In each region Freeman and Vander Kuyp, in conjunction with the Australian Track and Field Coaches Association (ATFCA), deliver a basic coaching and talent identification course for potential coaches. They also conduct an athletics program for indigenous children of the region which is proving very popular - in Newman a group of students travelled three hours from Marble Bar, along unsealed road to meet their hero.
Resulting from the two day intensive coaching and talent identification course, participants in these outback regions obtain coaching accreditation, giving Athletics the vital injection it needs in remote areas of Australia.
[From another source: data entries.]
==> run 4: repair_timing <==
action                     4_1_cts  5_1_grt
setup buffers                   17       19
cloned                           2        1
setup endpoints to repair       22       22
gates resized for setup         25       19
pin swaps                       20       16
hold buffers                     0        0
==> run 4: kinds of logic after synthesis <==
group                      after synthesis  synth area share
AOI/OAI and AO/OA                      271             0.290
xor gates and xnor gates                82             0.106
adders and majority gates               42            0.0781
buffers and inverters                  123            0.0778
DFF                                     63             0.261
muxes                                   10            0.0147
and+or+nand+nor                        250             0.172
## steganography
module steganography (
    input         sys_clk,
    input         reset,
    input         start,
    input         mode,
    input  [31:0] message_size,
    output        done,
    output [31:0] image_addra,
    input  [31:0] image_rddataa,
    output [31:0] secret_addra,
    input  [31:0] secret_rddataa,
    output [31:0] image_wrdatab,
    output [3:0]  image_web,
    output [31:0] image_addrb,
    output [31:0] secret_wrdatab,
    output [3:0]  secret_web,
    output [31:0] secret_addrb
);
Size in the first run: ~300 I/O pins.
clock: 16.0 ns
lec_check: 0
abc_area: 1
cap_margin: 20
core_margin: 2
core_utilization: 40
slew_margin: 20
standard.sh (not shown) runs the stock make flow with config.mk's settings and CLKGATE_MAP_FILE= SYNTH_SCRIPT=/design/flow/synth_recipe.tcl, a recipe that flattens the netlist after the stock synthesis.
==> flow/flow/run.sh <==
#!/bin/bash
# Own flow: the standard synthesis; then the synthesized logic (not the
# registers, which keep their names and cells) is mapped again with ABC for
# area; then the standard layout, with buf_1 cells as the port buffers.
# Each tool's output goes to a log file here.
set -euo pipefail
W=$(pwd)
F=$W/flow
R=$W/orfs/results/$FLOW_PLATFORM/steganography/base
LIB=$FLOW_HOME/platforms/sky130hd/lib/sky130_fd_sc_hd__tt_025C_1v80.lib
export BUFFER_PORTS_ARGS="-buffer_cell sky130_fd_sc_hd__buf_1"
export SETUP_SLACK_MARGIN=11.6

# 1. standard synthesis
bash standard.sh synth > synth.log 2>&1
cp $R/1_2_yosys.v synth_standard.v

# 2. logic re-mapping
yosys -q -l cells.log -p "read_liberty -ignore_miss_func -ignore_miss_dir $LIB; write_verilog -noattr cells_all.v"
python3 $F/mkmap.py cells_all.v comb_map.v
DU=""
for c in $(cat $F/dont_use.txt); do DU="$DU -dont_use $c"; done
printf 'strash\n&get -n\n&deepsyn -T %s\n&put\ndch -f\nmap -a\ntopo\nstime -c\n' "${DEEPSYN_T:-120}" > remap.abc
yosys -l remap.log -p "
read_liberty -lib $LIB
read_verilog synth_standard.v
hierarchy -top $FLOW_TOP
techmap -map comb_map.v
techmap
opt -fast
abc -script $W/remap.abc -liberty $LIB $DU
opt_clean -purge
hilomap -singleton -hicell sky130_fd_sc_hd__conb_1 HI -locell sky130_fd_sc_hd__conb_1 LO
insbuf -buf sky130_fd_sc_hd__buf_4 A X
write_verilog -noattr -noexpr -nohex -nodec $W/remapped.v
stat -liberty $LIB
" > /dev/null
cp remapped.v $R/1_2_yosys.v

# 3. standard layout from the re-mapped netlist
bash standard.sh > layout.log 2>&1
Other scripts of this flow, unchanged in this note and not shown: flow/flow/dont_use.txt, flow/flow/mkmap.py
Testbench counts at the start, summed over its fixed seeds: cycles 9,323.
Following this initial course, newly accredited coaches are encouraged to conduct athletic coaching clinics and run carnivals throughout the year. Each area has already received traditional athletic equipment, such as starting blocks, throwing implements, long jump mats, measuring tapes, starting pistol, line marker, teaching resource, scoring sheets and ribbons for the athletes.
As coaching and talent identification progresses throughout the year, talented athletes will be invited by Athletics Australia to attend a camp in December 2005 in Sydney, where they will have access to some of the best athletes and coaches in the country and compete against the best school aged athletes in the country at the 2005 IGA National All Schools Championships.
Newman (WA) and Mackay (Qld) are two of four target areas in the first year of this program, with clinics to roll out in Normanton (North Qld) and Kalgoorlie (WA) over coming months. In 2006 the pilot areas will be revisited to allow coaches to increase their knowledge and skills. New centres will also be added in Nth Queensland, Western Australia, South Australia and Northern Territory.